Don Giovanni/Madame Butterfly, Welsh National Opera at Bristol Hippodrome

WHILE Janacek’s  Jenufa  and Puccini’s  Madame Butterfly, the companions to Mozart’s Don Giovanni on the Welsh National Opera’s spring tour, leave the impression that they are yet to reach their full potential, the blend of singers, musicians, and designers in Mozart’s magnificent opera seem as well blended as cordon bleu omelette.

Baritone Aaron O’Hare, suave and polished as the self-destructive womaniser Don Giovanni, Simon Bailey, clear diction and witty delivery as his servant Leporello, a physically imposing Commendatore from bass James Platt (no question that HE had the power to carry Don Giovanni off to hell) and Maria Monzo and Sarah Tynan, bringing just the right amount of love and distress to the roles of Donna Anna and Donna Elvira.

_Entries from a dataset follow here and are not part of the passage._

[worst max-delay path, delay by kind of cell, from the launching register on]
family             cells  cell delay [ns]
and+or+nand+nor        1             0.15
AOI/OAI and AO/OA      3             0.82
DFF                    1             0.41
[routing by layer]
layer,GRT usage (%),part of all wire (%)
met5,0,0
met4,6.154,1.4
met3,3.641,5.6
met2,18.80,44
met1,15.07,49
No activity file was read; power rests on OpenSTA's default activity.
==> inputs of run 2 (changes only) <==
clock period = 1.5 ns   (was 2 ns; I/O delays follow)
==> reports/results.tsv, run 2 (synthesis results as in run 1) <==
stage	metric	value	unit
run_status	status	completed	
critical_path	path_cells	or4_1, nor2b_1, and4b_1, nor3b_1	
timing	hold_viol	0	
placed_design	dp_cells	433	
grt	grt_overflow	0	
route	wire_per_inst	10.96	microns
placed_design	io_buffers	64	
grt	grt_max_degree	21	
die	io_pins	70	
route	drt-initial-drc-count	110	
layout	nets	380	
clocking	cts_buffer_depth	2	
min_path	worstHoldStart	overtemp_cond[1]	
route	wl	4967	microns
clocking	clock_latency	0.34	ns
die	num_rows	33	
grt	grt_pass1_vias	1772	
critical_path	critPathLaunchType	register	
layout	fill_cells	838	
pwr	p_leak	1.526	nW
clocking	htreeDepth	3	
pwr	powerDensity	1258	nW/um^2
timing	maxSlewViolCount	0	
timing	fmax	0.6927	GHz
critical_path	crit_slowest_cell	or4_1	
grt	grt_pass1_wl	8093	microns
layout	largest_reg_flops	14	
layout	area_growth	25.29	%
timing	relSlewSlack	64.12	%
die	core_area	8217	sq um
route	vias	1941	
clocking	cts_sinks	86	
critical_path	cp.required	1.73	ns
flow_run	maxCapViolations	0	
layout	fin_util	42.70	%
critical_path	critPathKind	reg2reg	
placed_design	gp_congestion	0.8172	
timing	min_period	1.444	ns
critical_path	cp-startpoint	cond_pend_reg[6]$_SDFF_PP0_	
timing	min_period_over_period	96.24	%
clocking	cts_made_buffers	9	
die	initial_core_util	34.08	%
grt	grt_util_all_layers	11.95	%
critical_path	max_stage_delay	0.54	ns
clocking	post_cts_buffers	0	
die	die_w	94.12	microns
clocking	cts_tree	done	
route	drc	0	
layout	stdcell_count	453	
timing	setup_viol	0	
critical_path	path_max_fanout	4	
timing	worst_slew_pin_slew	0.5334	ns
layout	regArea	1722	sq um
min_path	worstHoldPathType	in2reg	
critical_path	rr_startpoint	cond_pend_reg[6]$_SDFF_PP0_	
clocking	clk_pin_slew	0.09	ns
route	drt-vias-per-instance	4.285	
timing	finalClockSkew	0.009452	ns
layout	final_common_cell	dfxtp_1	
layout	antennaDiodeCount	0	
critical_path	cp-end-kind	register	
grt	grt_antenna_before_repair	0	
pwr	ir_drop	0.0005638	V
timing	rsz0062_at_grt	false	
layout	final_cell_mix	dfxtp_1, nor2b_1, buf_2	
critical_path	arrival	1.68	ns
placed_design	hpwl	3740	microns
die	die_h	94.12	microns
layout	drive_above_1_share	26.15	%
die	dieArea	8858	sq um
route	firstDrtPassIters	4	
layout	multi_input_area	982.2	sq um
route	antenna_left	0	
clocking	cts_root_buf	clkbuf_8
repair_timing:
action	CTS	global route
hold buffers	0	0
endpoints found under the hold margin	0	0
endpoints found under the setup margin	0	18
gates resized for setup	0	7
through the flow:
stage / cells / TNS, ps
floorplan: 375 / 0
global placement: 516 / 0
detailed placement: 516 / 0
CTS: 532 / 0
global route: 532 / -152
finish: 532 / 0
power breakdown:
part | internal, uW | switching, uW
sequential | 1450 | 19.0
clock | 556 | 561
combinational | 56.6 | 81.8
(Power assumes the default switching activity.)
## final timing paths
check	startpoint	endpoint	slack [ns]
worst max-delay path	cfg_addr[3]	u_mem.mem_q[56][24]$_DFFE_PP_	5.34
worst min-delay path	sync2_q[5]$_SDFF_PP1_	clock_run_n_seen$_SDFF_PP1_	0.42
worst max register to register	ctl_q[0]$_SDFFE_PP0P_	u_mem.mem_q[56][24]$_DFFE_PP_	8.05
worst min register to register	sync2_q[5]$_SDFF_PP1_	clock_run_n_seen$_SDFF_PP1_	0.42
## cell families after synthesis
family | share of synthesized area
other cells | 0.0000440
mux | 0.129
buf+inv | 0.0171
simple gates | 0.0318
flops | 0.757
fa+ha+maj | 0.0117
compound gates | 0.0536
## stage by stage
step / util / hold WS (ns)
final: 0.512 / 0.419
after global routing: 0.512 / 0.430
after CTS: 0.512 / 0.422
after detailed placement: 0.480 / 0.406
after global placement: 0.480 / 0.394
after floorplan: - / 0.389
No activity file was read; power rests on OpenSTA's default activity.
### src/hdl/slc_map.vh
`ifndef SLC_MAP_VH
`define SLC_MAP_VH
// ----------------------------------------
// Register offsets (byte addresses)
// ----------------------------------------
`define SLC_G_COMMON   8'h00
`define SLC_G_IB       8'h04
`define SLC_G_OB_SER   8'h08
`define SLC_G_PLL      8'h0c
`define SLC_G_MISC     8'h10
`define SLC_M_COMMON   8'h20
`define SLC_M_IB       8'h24
`define SLC_M_OB_SER   8'h28
`define SLC_M_PLL      8'h2c
`define SLC_M_MISC     8'h30
`define SLC_STATUS     8'h3c
// ----------------------------------------
// Common register fields
// ----------------------------------------
`define SLC_C_LANE_ON  0
`define SLC_C_MACRO_SYSTEM_RESET  1
`define SLC_C_ELOOP    2
`define SLC_C_FLOOP    3
`define SLC_C_QUARTER_RATE_SEL    4
`define SLC_C_HALF_RATE_SEL    5
// ----------------------------------------
// Input buffer fields
// ----------------------------------------
`define SLC_I_FIBER    0
`define SLC_I_DET_ON   1
`define SLC_I_DET_LSB  4
`define SLC_I_EQG_LSB  8
`define SLC_I_CRN_LSB  12
`define SLC_I_OFFS     16
`define SLC_I_DCC      17
`define SLC_I_CMV      18
`define SLC_I_HYST     19
`define SLC_I_HLV_LSB  20
// ----------------------------------------
// Output buffer / serializer fields
// ----------------------------------------
`define SLC_O_SWG_LSB  0
`define SLC_O_SLP_LSB  4
`define SLC_O_DEEMPH   8
`define SLC_O_IDLE     9
`define SLC_O_ALIGN    10
// ----------------------------------------
// PLL fields
// ----------------------------------------
`define SLC_P_CAL_LSB  0
`define SLC_P_FSM_ON   8
`define SLC_P_ROT_FRQ  9
`define SLC_P_ROT_DIR  10
`define SLC_P_ROT_ON   11
// ----------------------------------------
// Misc fields
// ----------------------------------------
`define SLC_X_LANE_RST 0
`define SLC_X_CDR_OS   1
`define SLC_X_TX_LPI   2
`define SLC_X_RX_LPI   3
`define SLC_X_TX_INV   4
`define SLC_X_RX_INV   5
`define SLC_X_CDR_LSB  8
// ----------------------------------------
// Reset values, writable-bit masks and swing limit
// ----------------------------------------
`define SLC_RST_COMMON 32'h0000_0000
`define SLC_RST_IB     32'h0005_0000
`define SLC_RST_OB_SER 32'h0000_000c
`define SLC_RST_PLL    32'h0000_0000
`define SLC_RST_MISC   32'h0000_0001
`define SLC_MASK_COMMON 32'h0000_003f
`define SLC_MASK_IB     32'h00ff_ff13
`define SLC_MASK_OB_SER 32'h0000_07ff
`define SLC_MASK_PLL    32'h0000_0fff
`define SLC_MASK_MISC   32'h0000_033f
`define SLC_SWING_MAX   4'he
`endif

### src/hdl/slc_lane_cfg.v
// Behaviour
// - Phase align bit drives serializer alignment, applied in facility loopback.
// - Signal detect has threshold enable and threshold level fields.
// - DC couple and CMV termination bits select termination mode.
// - Hysteresis has own enable and separate level field.
// - Swing code steps 50 mV from 0.4 V to 1.1 V, clamped.
// - One bit switches fixed 3 dB de-emphasis on or off.
// - Electrical idle bit forces output below 30 mV.
// - Both LPI enables hand buffer activity to the PCS.
// - Separate tx and rx polarity flips invert serial data.
// - Multirate lane offers four rates; 100 Mbps by oversampling.
// - Multirate lane held in reset until enable and both resets released.
// - Equipment loopback routes serializer to deserializer, output still active.
// - Facility loopback routes recovered clock and data to serializer.
// - Gigabit lane held in reset until enable and both resets released.
//
// Design decisions made here: the placing of the registers and register access over Wishbone.
`timescale 1ns/10ps
`include "slc_map.vh"
module slc_lane_cfg #(
    parameter LANES = 2
) (
    // Clock and reset
    input  wire             clk_i,
    input  wire             rst_i,
    // Wishbone slave
    input  wire             wb_cyc_i,
    input  wire             wb_stb_i,
    input  wire             wb_we_i,
    input  wire [7:0]       wb_adr_i,
    input  wire [3:0]       wb_sel_i,
    input  wire [31:0]      wb_dat_i,
    output reg  [31:0]      wb_dat_o,
    output reg              wb_ack_o,
    output reg              wb_err_o,
    // PCS quiet requests
    input  wire [LANES-1:0] pcs_lpi_tx_quiet_i,
    input  wire [LANES-1:0] pcs_lpi_rx_quiet_i,
    // Per-lane macro controls, one bit or field per lane kind
    output reg  [LANES-1:0] lane_active_o,
    output reg  [LANES-1:0] pll_cal_go_o,
    output reg  [LANES-1:0] equipment_loopback_on_o,
    output reg  [LANES-1:0] facility_loopback_on_o,
    output reg  [LANES-1:0] serializer_phase_align_on_o,
    output reg  [LANES-1:0] tx_buffer_on_o,
    output reg  [LANES-1:0] rx_buffer_on_o,
    output reg  [LANES-1:0] tx_polarity_flip_o,
    output reg  [LANES-1:0] rx_polarity_flip_o,
    output reg  [LANES-1:0] tx_electrical_idle_o,
    output reg  [LANES-1:0] tx_deemphasis_on_o,
    output reg  [4*LANES-1:0] output_swing_setting_o,
    output reg  [LANES-1:0] multirate_oversample_o,
    output reg  [32*LANES-1:0] ib_cfg_o,
    output reg  [32*LANES-1:0] pll_cfg_o,
    output reg  [32*LANES-1:0] common_cfg_o,
    output reg  [32*LANES-1:0] misc_cfg_o
);

// ----------------------------------------
// Register storage: lane 0 gigabit, lane 1 multirate
// ----------------------------------------
reg  [31:0] common_r [0:LANES-1];
reg  [31:0] ib_r     [0:LANES-1];
reg  [31:0] ob_r     [0:LANES-1];
reg  [31:0] pll_r    [0:LANES-1];
reg  [31:0] misc_r   [0:LANES-1];
reg  [LANES-1:0] fsm_on_d_r;
wire        req      = wb_cyc_i & wb_stb_i & ~wb_ack_o & ~wb_err_o;
wire        lane_sel = wb_adr_i[5];
wire [7:0]  loc      = {3'h0, wb_adr_i[4:0]};
wire        mapped   = (wb_adr_i[1:0] == 2'h0) & (wb_adr_i < 8'h34 | wb_adr_i == `SLC_STATUS)
                       & (loc <= `SLC_G_MISC | wb_adr_i == `SLC_STATUS);
wire [31:0] wmask    = {{8{wb_sel_i[3]}}, {8{wb_sel_i[2]}}, {8{wb_sel_i[1]}}, {8{wb_sel_i[0]}}};

// ----------------------------------------
// Bus access
// ----------------------------------------
reg  [31:0] rd_nxt;
integer k;
always @* begin
    rd_nxt = 32'h0000_0000;
    if (wb_adr_i == `SLC_STATUS) begin
        for (k = 0; k < LANES; k = k + 1) begin
            rd_nxt[k]     = lane_active_o[k];
            rd_nxt[8 + k] = pll_cal_go_o[k];
        end
    end else begin
        case (loc)
            `SLC_G_COMMON: rd_nxt = common_r[lane_sel];
            `SLC_G_IB:     rd_nxt = ib_r[lane_sel];
            `SLC_G_OB_SER: rd_nxt = ob_r[lane_sel];
            `SLC_G_PLL:    rd_nxt = pll_r[lane_sel];
            `SLC_G_MISC:   rd_nxt = misc_r[lane_sel];
            default:       rd_nxt = 32'h0000_0000;
        endcase
    end
end

always @(posedge clk_i) begin
    if (rst_i) begin
        wb_ack_o <= 1'b0;
        wb_err_o <= 1'b0;
        wb_dat_o <= 32'h0000_0000;
    end else begin
        wb_ack_o <= req & mapped;
        wb_err_o <= req & ~mapped;
        wb_dat_o <= (req & mapped & ~wb_we_i) ? rd_nxt : 32'h0000_0000;
    end
end

// ----------------------------------------
// Per-lane registers and derived controls
// ----------------------------------------
genvar g;
generate
    for (g = 0; g < LANES; g = g + 1) begin : lane
        wire wr = req & mapped & wb_we_i & (lane_sel == g) & (wb_adr_i != `SLC_STATUS);
        wire [31:0] swing_raw = ob_r[g] >> `SLC_O_SWG_LSB;
        // Codes above the top step would overdrive past 1.1 V, so they clamp
        wire [3:0]  swing     = (swing_raw[3:0] > `SLC_SWING_MAX) ? `SLC_SWING_MAX
                                                                  : swing_raw[3:0];
        wire lpi_own = misc_r[g][`SLC_X_TX_LPI] & misc_r[g][`SLC_X_RX_LPI];
        wire active  = common_r[g][`SLC_C_LANE_ON] & common_r[g][`SLC_C_MACRO_SYSTEM_RESET]
                       & ~misc_r[g][`SLC_X_LANE_RST];
        always @(posedge clk_i) begin
            if (rst_i) begin
                common_r[g] <= `SLC_RST_COMMON;
                ib_r[g]     <= `SLC_RST_IB;
                ob_r[g]     <= `SLC_RST_OB_SER;
                pll_r[g]    <= `SLC_RST_PLL;
                misc_r[g]   <= `SLC_RST_MISC;
            end else if (wr) begin
                // Every field read/write per lane
                case (loc)
                    `SLC_G_COMMON: common_r[g] <= ((common_r[g] & ~wmask) | (wb_dat_i & wmask))
                                                  & `SLC_MASK_COMMON;
                    `SLC_G_IB:     ib_r[g]     <= ((ib_r[g] & ~wmask) | (wb_dat_i & wmask))
                                                  & `SLC_MASK_IB;
                    `SLC_G_OB_SER: ob_r[g]     <= ((ob_r[g] & ~wmask) | (wb_dat_i & wmask))
                                                  & `SLC_MASK_OB_SER;
                    `SLC_G_PLL:    pll_r[g]    <= ((pll_r[g] & ~wmask) | (wb_dat_i & wmask))
                                                  & `SLC_MASK_PLL;
                    `SLC_G_MISC:   misc_r[g]   <= ((misc_r[g] & ~wmask) | (wb_dat_i & wmask))
                                                  & `SLC_MASK_MISC;
                    default:       common_r[g] <= common_r[g];
                endcase
            end
        end
        always @(posedge clk_i) begin
            if (rst_i) begin
                lane_active_o[g]               <= 1'b0;
                pll_cal_go_o[g]                <= 1'b0;
                fsm_on_d_r[g]                  <= 1'b0;
                equipment_loopback_on_o[g]     <= 1'b0;
                facility_loopback_on_o[g]      <= 1'b0;
                serializer_phase_align_on_o[g] <= 1'b0;
                tx_buffer_on_o[g]              <= 1'b0;
                rx_buffer_on_o[g]              <= 1'b0;
                tx_polarity_flip_o[g]          <= 1'b0;
                rx_polarity_flip_o[g]          <= 1'b0;
                tx_electrical_idle_o[g]        <= 1'b0;
                tx_deemphasis_on_o[g]          <= 1'b0;
                output_swing_setting_o[4*g +: 4] <= 4'h0;
                multirate_oversample_o[g]      <= 1'b0;
                ib_cfg_o[32*g +: 32]           <= 32'h0000_0000;
                pll_cfg_o[32*g +: 32]          <= 32'h0000_0000;
                common_cfg_o[32*g +: 32]       <= 32'h0000_0000;
                misc_cfg_o[32*g +: 32]         <= 32'h0000_0000;
            end else begin
                lane_active_o[g] <= active;
                fsm_on_d_r[g]    <= pll_r[g][`SLC_P_FSM_ON];
                // Calibration starts on the FSM enable rising while the macro system reset bit is set, whatever the lane reset bit
                pll_cal_go_o[g]  <= pll_r[g][`SLC_P_FSM_ON] & ~fsm_on_d_r[g]
                                    & common_r[g][`SLC_C_MACRO_SYSTEM_RESET];
                // Facility loopback wins if software breaks the exclusion
                facility_loopback_on_o[g]  <= active & common_r[g][`SLC_C_FLOOP];
                equipment_loopback_on_o[g] <= active & common_r[g][`SLC_C_ELOOP]
                                              & ~common_r[g][`SLC_C_FLOOP];
                serializer_phase_align_on_o[g] <= ob_r[g][`SLC_O_ALIGN]
                                                  & common_r[g][`SLC_C_FLOOP];
                // Under LPI the PCS quiet requests gate the buffers
                tx_buffer_on_o[g] <= active & ~(lpi_own & pcs_lpi_tx_quiet_i[g]);
                rx_buffer_on_o[g] <= active & ~(lpi_own & pcs_lpi_rx_quiet_i[g]);
                tx_polarity_flip_o[g] <= misc_r[g][`SLC_X_TX_INV];
                rx_polarity_flip_o[g] <= misc_r[g][`SLC_X_RX_INV];
                tx_electrical_idle_o[g] <= ob_r[g][`SLC_O_IDLE];
                tx_deemphasis_on_o[g]   <= ob_r[g][`SLC_O_DEEMPH];
                output_swing_setting_o[4*g +: 4] <= swing;
                // Fiber at 100 Mbps uses the oversampling CDR path
                multirate_oversample_o[g] <= misc_r[g][`SLC_X_CDR_OS]
                                             & ib_r[g][`SLC_I_FIBER];
                ib_cfg_o[32*g +: 32]     <= ib_r[g];
                pll_cfg_o[32*g +: 32]    <= pll_r[g];
                common_cfg_o[32*g +: 32] <= common_r[g];
                misc_cfg_o[32*g +: 32]   <= misc_r[g];
            end
        end
    end
endgenerate

endmodule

All of them appeared to be vocally comfortable in their roles and together they combine to bring out the characters and their reaction to one another as well dramatically as they do vocally. Thy all looked completely at home in the expertly designed 18th century set and costumes which suited the style of this revival of John Caird’s original ideally.

Conducting from the fortepiano, Tobias Ringborg was always in total command of Mozart’s score and the admirable WNO Orchestra, and at one with the singers. This production, which looks as good as it sounds, is one to savour.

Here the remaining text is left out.